▶ TASK REQUIREMENTS
The entries below hold a line with "export SDC_FILE = /design/constraint.sdc" and a line with "metrics.md, run 1". Return those lines and all that lie between them, exactly and only.

▶ Stored items
[src/rtl/controle_posicionamento.sv]
// Ship-placement sequencer: moves/rotates the current ship, checks it against the
// occupancy map one cell per cycle, then commits it and advances to the next ship.
module controle_posicionamento #(
    parameter int TAM_PA = 5,
    parameter int TAM_EN = 4,
    parameter int TAM_CR = 3,
    parameter int TAM_HI = 3,
    parameter int TAM_SU = 2
) (
    input  logic        clk,
    input  logic        reset,
    input  logic        btn_up,
    input  logic        btn_down,
    input  logic        btn_left,
    input  logic        btn_right,
    input  logic        btn_rotate,
    input  logic        btn_confirm,
    output logic [63:0] posPortaAvioes,
    output logic [63:0] posEncouracado,
    output logic [63:0] posCruzador,
    output logic [63:0] posHidroaviao,
    output logic [63:0] posSubmarino,
    output logic [63:0] ocupacao,
    output logic [2:0]  navioAtual,
    output logic        ocupado,
    output logic        erro,
    output logic        concluido
);

    typedef enum logic [1:0] {PLACE, CHECK, COMMIT, DONE} estado_t;

    estado_t          estado;
    logic [3:0]       anchorX;
    logic [3:0]       anchorY;
    logic             vertical;
    logic [2:0]       indice;
    logic [4:0][63:0] posReg;

    logic [4:0]  tamanho;
    logic [4:0]  ext;
    logic [4:0]  fimX;
    logic [4:0]  fimY;
    logic [4:0]  rotX;
    logic [4:0]  rotY;
    logic        cabeRot;
    logic [3:0]  nextX;
    logic [3:0]  nextY;
    logic        nextVert;
    logic [63:0] previewNext;
    logic [63:0] mascara;
    logic [3:0]  checkX;
    logic [3:0]  checkY;
    logic [5:0]  idxCheck;

    function automatic logic [4:0] tamanhoDe(input logic [2:0] n);
        case (n)
            3'd0:    return 5'(TAM_PA);
            3'd1:    return 5'(TAM_EN);
            3'd2:    return 5'(TAM_CR);
            3'd3:    return 5'(TAM_HI);
            3'd4:    return 5'(TAM_SU);
            default: return 5'd0;
        endcase
    endfunction

    function automatic logic [5:0] indiceCelula(input logic [3:0] x, input logic [3:0] y);
        return 6'(({2'b00, y} - 6'd1) * 6'd8 + ({2'b00, x} - 6'd1));
    endfunction

    function automatic logic [63:0] montaVetor(input logic [3:0] ax, input logic [3:0] ay,
                                               input logic vert, input logic [4:0] tam);
        logic [63:0] v;
        v = '0;
        for (int k = 0; k < 5; k++) begin
            if (5'(k) < tam) begin
                v[3+8*k +: 4] = ax + (vert ? 4'd0 : 4'(k));
                v[7+8*k +: 4] = ay + (vert ? 4'(k) : 4'd0);
            end
        end
        return v;
    endfunction

    function automatic logic [63:0] montaMascara(input logic [3:0] ax, input logic [3:0] ay,
                                                 input logic vert, input logic [4:0] tam);
        logic [63:0] m;
        m = '0;
        for (int k = 0; k < 5; k++) begin
            if (5'(k) < tam) begin
                m[indiceCelula(ax + (vert ? 4'd0 : 4'(k)), ay + (vert ? 4'(k) : 4'd0))] = 1'b1;
            end
        end
        return m;
    endfunction

    // Far-end coordinates are kept in 5 bits so an off-board result never wraps back in range.
    always_comb begin
        tamanho  = tamanhoDe(navioAtual);
        ext      = tamanho - 5'd1;
        fimX     = {1'b0, anchorX} + (vertical ? 5'd0 : ext);
        fimY     = {1'b0, anchorY} + (vertical ? ext : 5'd0);
        rotX     = {1'b0, anchorX} + ext;
        rotY     = {1'b0, anchorY} + ext;
        cabeRot  = vertical ? (rotX <= 5'd8) : (rotY <= 5'd8);
        nextX    = anchorX;
        nextY    = anchorY;
        nextVert = vertical;
        if (btn_confirm) begin
            nextX = anchorX;
        end else if (btn_rotate) begin
            if (cabeRot) nextVert = ~vertical;
        end else if (btn_up) begin
            if (fimY + 5'd1 <= 5'd8) nextY = anchorY + 4'd1;
        end else if (btn_down) begin
            if (anchorY > 4'd1) nextY = anchorY - 4'd1;
        end else if (btn_left) begin
            if (anchorX > 4'd1) nextX = anchorX - 4'd1;
        end else if (btn_right) begin
            if (fimX + 5'd1 <= 5'd8) nextX = anchorX + 4'd1;
        end
        previewNext = montaVetor(nextX, nextY, nextVert, tamanho);
        mascara     = montaMascara(anchorX, anchorY, vertical, tamanho);
        checkX      = anchorX + (vertical ? 4'd0 : {1'b0, indice});
        checkY      = anchorY + (vertical ? {1'b0, indice} : 4'd0);
        idxCheck    = indiceCelula(checkX, checkY);
    end

    always_ff @(posedge clk) begin
        if (reset) begin
            estado     <= PLACE;
            anchorX    <= 4'd1;
            anchorY    <= 4'd1;
            vertical   <= 1'b0;
            indice     <= 3'd0;
            navioAtual <= 3'd0;
            posReg     <= '0;
            ocupacao   <= '0;
            ocupado    <= 1'b0;
            erro       <= 1'b0;
            concluido  <= 1'b0;
        end else begin
            erro <= 1'b0;
            case (estado)
                PLACE: begin
                    anchorX  <= nextX;
                    anchorY  <= nextY;
                    vertical <= nextVert;
                    for (int n = 0; n < 5; n++) begin
                        if (navioAtual == 3'(n)) posReg[n] <= previewNext;
                    end
                    if (btn_confirm) begin
                        estado  <= CHECK;
                        indice  <= 3'd0;
                        ocupado <= 1'b1;
                    end else if (btn_rotate && !cabeRot) begin
                        erro <= 1'b1;
                    end
                end
                CHECK: begin
                    if (ocupacao[idxCheck]) begin
                        erro    <= 1'b1;
                        ocupado <= 1'b0;
                        estado  <= PLACE;
                    end else if ({2'b00, indice} == ext) begin
                        estado <= COMMIT;
                    end else begin
                        indice <= indice + 3'd1;
                    end
                end
                COMMIT: begin
                    ocupacao   <= ocupacao | mascara;
                    navioAtual <= navioAtual + 3'd1;
                    anchorX    <= 4'd1;
                    anchorY    <= 4'd1;
                    vertical   <= 1'b0;
                    ocupado    <= 1'b0;
                    if (navioAtual == 3'd4) begin
                        estado    <= DONE;
                        concluido <= 1'b1;
                    end else begin
                        estado <= PLACE;
                    end
                end
                default: begin
                    concluido <= 1'b1;
                end
            endcase
        end
    end

    assign posPortaAvioes = posReg[0];
    assign posEncouracado = posReg[1];
    assign posCruzador    = posReg[2];
    assign posHidroaviao  = posReg[3];
    assign posSubmarino   = posReg[4];

endmodule

[config.mk]
export PLATFORM = sky130hd
export DESIGN_NAME = controle_posicionamento
export DESIGN_NICKNAME = d
export VERILOG_FILES = /design/src/rtl/controle_posicionamento.sv
export SDC_FILE = /design/constraint.sdc
export NUM_CORES = 1
export LEC_CHECK = 0
export CAP_MARGIN = 25
export CORE_UTILIZATION = 33
export CTS_BUF_LIST = sky130_fd_sc_hd__clkbuf_8
export DETAILED_ROUTE_END_ITERATION = 10
export SLEW_MARGIN = 30
export SYNTH_ARGS = -nofsm -noshare
export SYNTH_HDL_FRONTEND = slang
export SYNTH_SLANG_ARGS = --single-unit
[constraint.sdc]
create_clock -name clk -period 8 [get_ports clk]
set_clock_uncertainty 0.15 [all_clocks]
set_input_delay 1.2 -clock clk [delete_from_list [all_inputs] [get_ports clk]]
set_output_delay 1.2 -clock clk [all_outputs]
set_load 0.02 [all_outputs]
==> metrics.md, run 1 <==
| Metric | Value |
|---|---|
| Status | finished, final reports clean |
| Most common cell after layout, fill and taps aside | dfxtp_1 |
| Final setup violation count | 0 |
| Die height | 226 um |
| Total CTS buffers | 47 |
| Routed len/inst | 21.8 um |
| Vias per cell | 5.47 |
| Routability congestion estimate | 0.959 |
| Leakage | 7.46 nW |
| WP buf/inv | 2 |
| Critical Path, Cell by Cell | nor2_1, inv_1, ha_1, nor2_1, ha_1, xor2_1, a32o_1, a22o_1, nand3_1, a21oi_1, xnor2_1, clkinv_1, ha_1, fa_1, xnor2_1, or3_1, a21oi_1 |
| Pwr per Cell Area | 252 nW/um^2 |
| Setup TNS | 0 ns |
| DP Worst Slack | 1.61 ns |
| CP Launch Type | flop |
| Std cell rows | 81 |
| Max stage delay on crit path | 0.70 ns |
| EDFF count, synth | 0 |
| Seq/Total Area, Yosys | 0.345 |
| Synth Area in Adders | 0.0669 |
| RSZ-0062 raised after global routing | false |
| Cells after Synth | 2018 |
| Slowest cell on crit path | nor2_1 |
| Largest net degree at the start of global routing | 120 |
| Fin worst setup slack | 1.51 ns |
| Area occupied by multi-input gates | 9630 um^2 |
| Post-synthesis mux area share | 0.0299 |
| First-pass GRT wire length | 94.0 mm |
| Antenna Violating Nets Remaining | 0 |
| Number of setup buffers added after CTS | 0 |
| Initial Util | 0.335 |
| Synth Cell Area | 16500 um^2 |
| Synth Register Bits | 284 |
| Netlist cell types | 78 |
| Final Cycle Share | 0.812 |
| Drt drc | 0 |
| Data required time at the worst endpoint | 8.35 ns |
| Commonest non-fill, non-tap cells in the layout | dfxtp_1, clkdlybuf4s50_1, nor2_1, nand2_1, a21oi_1 |
| Cts repair resizes | 0 |
| GRT Total Usage | 0.242 |
| I/O pins | 398 |
| Complex-gate fraction of the synthesized area | 0.222 |
| Commonest register cell after synthesis | dfxtp_1 |
| Initial antenna violation count | 0 |
| Placeable Area | 49200 um^2 |
| Die W | 226 um |
| DR iter-0 viols | 1503 |
| Pre-Repair DR Iteration Count | 8 |
| Tmin final | 6.49 ns |
| Dpl hpwl | 46.1 mm |
| Clock Tree Root | clkbuf_8 |
| Largest family of logic cells by synthesized area | compound AO/OA/AOI/OAI gates |
| Syn Area/Cell | 8.17 um^2 |
| Max-slew headroom | 0.308 |
| IO buf count | 277 |
| TritonCTS clock tree | yes |
| Critical Path End Type | flop |
| Layout Nets | 2316 |
| Share of layout cells above drive strength 1 | 0.0540 |
| Register Area | 5690 um^2 |
| CP max FO | 19 |
| Htree depth | 2 |
| Post-Route WL | 63.8 mm |
| Max cap viols | 0 |
| Most used cell, CP | ha_1 |
| CTS Hold Bufs | 0 |
| Clk sinks | 284 |
| Area Overhead vs Synth | 22.7% |
| Synth Area in XOR/XNOR | 0.0410 |
| Clk pin slew, worst setup/hold paths | 0.06 ns |
| Fraction of registers with async set/reset | 0 |
| Max Freq | 154 MHz |
| Longest Clk Path Bufs | 3 |
| Fillcell total | 4908 |
| Worst skew pair latency | 0.61 ns |
| Final Hold Viols | 0 |
| Vias in the first global route | 15000 |
| HP Class | reg -> reg |
| Gr ovfl total | 0 |
| Worst VDD drop | 0.146 mV |
| Yosys warns | 0 |
| Critical path class | reg -> reg |
| Vias | 16000 |
| Synth Area in Simple Gates | 0.194 |
| Crit-path leading delay family | adder cells |
| Worst-Margin Slew | 1.03 ns |
| Total die area | 50900 um^2 |
| Slew Limit Fails | 0 |
| Arr. time, crit path | 6.85 ns |
-- layout make-up --
type	instances	area share
Clock buffer	51	0.0347
Inverter	53	0.00983
Multi-Input combinational cell	1541	0.476
Tap cell	664	0.0411
Timing Repair Buffer	300	0.146
Sequential cell	284	0.281
Antenna cell	1	0.000124
Clock inverter	31	0.0114
-- cells in the mapped netlist (4+ instances only) --
cell      instances  area, um^2
a211oi_1         21         158
a21o_1            6        45.0
a21oi_1         188         941
a222oi_1         16         160
a22oi_1          57         428
a31oi_1           4        25.0
a32oi_1          50         438
and2_1           35         219
and3_1           13        81.3
buf_1            10        37.5
buf_2            11        55.1
buf_4           121         908
clkbuf_1        115         432
dfxtp_1         284        5690
fa_1             12         240
ha_1             69         863
inv_1            49         184
mux2i_1           8        80.1
mux4_1            8         210
mux4_2            9         203
nand2_1         242         908
nand2b_1         14        87.6
nand3_1          53         265
nand3b_1         22         165
nor2_1          253         950
nor2b_1          18         113
nor3_1           33         165
nor4_1            7        43.8
o21a_1           10        75.1
o21ai_0          35         175
o21ai_1           6        30.0
o221ai_1         48         420
o22a_1           33         289
o32a_1           17         170
o41ai_1           6        52.6
or3_1             6        37.5
or4_1             4        30.0
xnor2_1          50         438
xor2_1           22         193
-- per-layer routing --
layer / vias up / wire, um / share of wire / GRT usage
li1: 7385 / - / - / -
met1: 7821 / 27700 / 0.43 / 0.328
met2: 715 / 29500 / 0.46 / 0.385
met3: 83 / 5090 / 0.080 / 0.0541
met4: 0 / 1510 / 0.024 / 0.0656
met5: - / 0 / 0 / 0
-- cell families after synthesis --
family | after synthesis
mux | 25
flops | 284
buf+inv | 312
other cells | 1
fa+ha+maj | 81
xor+xnor | 74
compound gates | 524
simple gates | 717
-- through the flow --
step	util	instance area, um^2	hold WS (ns)	power [W]	cells
2_1_floorplan	-	16900	0.353	0.00306	2137
3_3_place_gp	0.392	19300	0.291	0.00375	2842
3_5_place_dp	0.392	19300	0.293	0.00375	2842
4_1_cts	0.411	20200	0.304	0.00506	2924
5_1_grt	0.412	20200	0.320	0.00532	2924
6_report	0.412	20200	0.303	0.00510	2925
-- where the power goes --
part	switching, W	leakage [nW]	total, W	internal (W)
combinational	0.00165	4.61	0.00230	0.000647
sequential	0.0000495	2.30	0.00151	0.00146
clock	0.000605	0.555	0.00129	0.000688
total	0.00231	7.46	0.00510	0.00280
-- path summary, 6_finish.rpt --
path	from	end	slack, ns	depth (start not counted)
max	navioAtual[2]$_SDFFE_PP0P_	posEncouracado[29]$_SDFFE_PP0P_	1.51	17
min reg2reg	posEncouracado[11]$_SDFFE_PP0P_	posEncouracado[11]$_SDFFE_PP0P_	0.30	2
max reg2reg	navioAtual[2]$_SDFFE_PP0P_	posEncouracado[29]$_SDFFE_PP0P_	1.51	17
min	posEncouracado[11]$_SDFFE_PP0P_	posEncouracado[11]$_SDFFE_PP0P_	0.30	2
-- sequential cells by signal (all words and copies together), names as in the netlist --
name,flops
anchorX,4
anchorY,4
concluido,1
erro,1
estado,2
indice,3
navioAtual,3
ocupacao,64
ocupado,1
posCruzador,40
posEncouracado,40
posHidroaviao,40
posPortaAvioes,40
posSubmarino,40
vertical,1
-- worst register-to-register path: stages, from the launching register on --
cell and delay, ns:
dfxtp_1 0.52, nor2_1 0.70, inv_1 0.47, ha_1 0.54, nor2_1 0.08, ha_1 0.34
xor2_1 0.17, a32o_1 0.29, a22o_1 0.25, nand3_1 0.09, a21oi_1 0.08, xnor2_1 0.67
clkinv_1 0.55, ha_1 0.40, fa_1 0.39, xnor2_1 0.17, or3_1 0.37, a21oi_1 0.16
(Power assumes the default switching activity.)
==> run 2: changes to the inputs <==
clock period = 5.8 ns   (was 8 ns; I/O delays follow)
==> run 2 against run 1 <==
Against the previous run: critical path depth shrank 1; flip-flop and latch count is the same; first-iteration DRC count is essentially flat; hold slack gained 0.0034 ns; critical path type unchanged; largest power group unchanged; highest routed layer is now met5.
==> metrics.md, run 2 (synthesis gave the netlist of run 1 again) <==
| Metric | Value |
|---|---|
| Status | finished, final reports clean |
| Area occupied by multi-input gates | 9630 um^2 (unchanged) |
| Slowest cell on crit path | dfxtp_1 |
| Drt drc | 0 (unchanged) |
| Fin worst setup slack | 0.647 ns (-0.859 ns) |
| Placeable Area | 49200 um^2 (unchanged) |
| Register Area | 5690 um^2 (about the same) |
| R2r endpoint | estado[1]$_SDFFE_PP0P_ |
| Total CTS buffers | 47 (unchanged) |
| Commonest non-fill, non-tap cells in the layout | dfxtp_1, clkdlybuf4s50_1, nor2_1, nand2_1, a21oi_1 |
| Die W | 226 um (unchanged) |
| Post-Route WL | 64.2 mm (+0.68%) |
| Leakage | 7.55 nW (+1.2%) |
| Routability congestion estimate | 0.955 (-0.49%) |
| Placed cell area | 19400 um^2 (+0.61%) |
| Pwr per Cell Area | 352 nW/um^2 (+39%) |
| Max-slew headroom | 0.282 (-0.0251) |
| GRT Total Usage | 0.243 (+0.000566) |
| Vias | 16100 (+0.86%) |
| TritonCTS clock tree | yes |
| Max cap viols | 0 (unchanged) |
| Max stage delay on crit path | 0.86 ns (+0.16 ns) |
| DR iter-0 viols | 1502 (-0.067%) |
| Critical path class | reg -> reg |
| Worst-Margin Slew | 1.07 ns (+0.0374 ns) |
| Dpl hpwl | 46.8 mm (+1.6%) |
| Routed len/inst | 21.8 um (about the same) |
| Longest Clk Path Bufs | 3 (unchanged) |
| Std cell rows | 81 (unchanged) |
| Share of layout cells above drive strength 1 | 0.0641 (+0.0101) |
| Stages on worst setup path | 16 (-1) |
| First-pass GRT wire length | 94.1 mm (about the same) |
| Fillcell total | 4935 (+0.55%) |
| Vias per cell | 5.48 (+0.24%) |
| Layout Nets | 2331 (+0.65%) |
| Setup TNS | 0 ns (unchanged) |
| Data required time at the worst endpoint | 6.10 ns (-2.25 ns) |
| Pre-Repair DR Iteration Count | 5 (-3) |
| Reg-to-reg critical path startpoint | anchorX[1]$_SDFFE_PP0P_ |
| Initial Util | 0.335 (unchanged) |
| Worst VDD drop | 0.222 mV (+52%) |
| Die height | 226 um (unchanged) |
| DP Worst Slack | 0.673 ns (-0.940 ns) |
| Core Util, Final | 0.416 (+0.00397) |
| CTS Hold Bufs | 0 (unchanged) |
| FF-to-FF path depth | 16 (-1) |
| Critical Path, Cell by Cell | fa_1, inv_1, ha_1, nand3_1, mux2i_1, inv_1, fa_1, xnor2_1, xnor2_1, xnor2_1, xnor2_1, mux4_2, or2_4, mux2i_1, a32oi_1, nor2_1 |
| Design area | 20400 um^2 (+0.96%) |
| Htree depth | 2 (unchanged) |
| Total die area | 50900 um^2 (unchanged) |
| Number of flip-flops in the largest register | 64 (unchanged) |
| WP buf/inv | 2 (unchanged) |
| Clock Tree Root | clkbuf_8 |
| Final setup violation count | 0 (unchanged) |
| Final Hold Viols | 0 (unchanged) |
| Slew Limit Fails | 0 (unchanged) |
| HP Class | reg -> reg |
| Final Cycle Share | 0.888 (+0.0767) |
| Tmin final | 5.15 ns (-1.34 ns) |
| Worst skew pair latency | 0.62 ns (about the same) |
| I/O pins | 398 (unchanged) |
| Crit. Startpoint | anchorX[1]$_SDFFE_PP0P_ |
| Arr. time, crit path | 5.45 ns (-1.40 ns) |
| Max Freq | 194 MHz (+26%) |
| IO buf count | 277 (unchanged) |
| Largest net degree at the start of global routing | 106 (-12%) |
| Initial antenna violation count | 1 (+1) |
| Most used cell, CP | xnor2_1 |
| Cts repair resizes | 0 (unchanged) |
| Vias in the first global route | 15000 (-0.0067%) |
| Clk sinks | 284 (unchanged) |
| RSZ-0062 raised after global routing | false |
| Antenna Violating Nets Remaining | 0 (unchanged) |
| Most common cell after layout, fill and taps aside | dfxtp_1 |
| Area Overhead vs Synth | 23.9% |
| Worst setup path end | estado[1]$_SDFFE_PP0P_ |
| Critical Path End Type | flop |
| R2R Setup Slk | 0.65 ns (-0.86 ns) |
| Gr ovfl total | 0 (unchanged) |
| Clk pin slew, worst setup/hold paths | 0.06 ns (about the same) |
| Hold Slack | 0.307 ns (+0.00342 ns) |
| Top reg by flops | ocupacao |
| CP Launch Type | flop |
| Number of setup buffers added after CTS | 0 (unchanged) |
| CP max FO | 17 (-2) |
| Crit-path leading delay family | adder cells |
==> run 2: cell types whose count changed in the layout (fill, tap and decap cells not counted), sizes merged <==
cell / previous run / this run
diode: 1 / 2
clkinvlp: 0 / 2
inv: 73 / 63
buf: 24 / 39
clkbuf: 51 / 61
clkinv: 8 / 10
bufinv: 3 / 1
==> run 2: power by group <==
part | internal, W | switching (W)
clock network | 0.00100 | 0.000866
logic | 0.000926 | 0.00232
registers | 0.00201 | 0.0000600
==> run 2: worst min path at each step <==
stage,cells after the start,startpoint,to
finish,2,posCruzador[28]$_SDFFE_PP0P_,posCruzador[28]$_SDFFE_PP0P_
global placement,1,posSubmarino[20]$_SDFFE_PP0P_,posSubmarino[20]$_SDFFE_PP0P_
detailed placement,1,posSubmarino[37]$_SDFFE_PP0P_,posSubmarino[37]$_SDFFE_PP0P_
global route,2,posCruzador[26]$_SDFFE_PP0P_,posCruzador[26]$_SDFFE_PP0P_
floorplan,2,estado[1]$_SDFFE_PP0P_,estado[1]$_SDFFE_PP0P_
CTS,2,posEncouracado[26]$_SDFFE_PP0P_,posEncouracado[26]$_SDFFE_PP0P_
==> run 2: routing by layer <==
layer / global-route usage / vias to the layer above / wire length [um]
li1: - / 7417 / -
met1: 0.323 / 7895 / 27600
met2: 0.381 / 716 / 29400
met3: 0.0621 / 111 / 5420
met4: 0.0772 / 2 / 1780
met5: 0.0127 / - / 85
==> run 2: stage by stage <==
step                      total power (W)  cells
final                             0.00719   2943
after global routing              0.00749   2942
after CTS                         0.00713   2941
after detailed placement          0.00525   2857
after global placement            0.00524   2857
after floorplan                   0.00422   2137
==> run 2: worst register-to-register path: stages (launching register included) <==
cell	delay (ns)
dfxtp_1	0.86
fa_1	0.54
inv_1	0.09
ha_1	0.25
nand3_1	0.11
mux2i_1	0.30
inv_1	0.10
fa_1	0.41
xnor2_1	0.19
xnor2_1	0.16
xnor2_1	0.11
xnor2_1	0.40
mux4_2	0.66
or2_4	0.30
mux2i_1	0.13
a32oi_1	0.19
nor2_1	0.06
==> run 2: final cells by class <==
cell class              instances  share of cell area
flip-flops and latches        284               0.278
well taps                     664              0.0407
clock inverters                23             0.00790
multi-input cells            1541               0.472
repair buffers                315               0.150
diodes                          2            0.000245
clock buffers                  61              0.0411
inverters                      53             0.00974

▶ ANSWER
export SDC_FILE = /design/constraint.sdc
export NUM_CORES = 1
export LEC_CHECK = 0
export CAP_MARGIN = 25
export CORE_UTILIZATION = 33
export CTS_BUF_LIST = sky130_fd_sc_hd__clkbuf_8
export DETAILED_ROUTE_END_ITERATION = 10
export SLEW_MARGIN = 30
export SYNTH_ARGS = -nofsm -noshare
export SYNTH_HDL_FRONTEND = slang
export SYNTH_SLANG_ARGS = --single-unit
[constraint.sdc]
create_clock -name clk -period 8 [get_ports clk]
set_clock_uncertainty 0.15 [all_clocks]
set_input_delay 1.2 -clock clk [delete_from_list [all_inputs] [get_ports clk]]
set_output_delay 1.2 -clock clk [all_outputs]
set_load 0.02 [all_outputs]
==> metrics.md, run 1 <==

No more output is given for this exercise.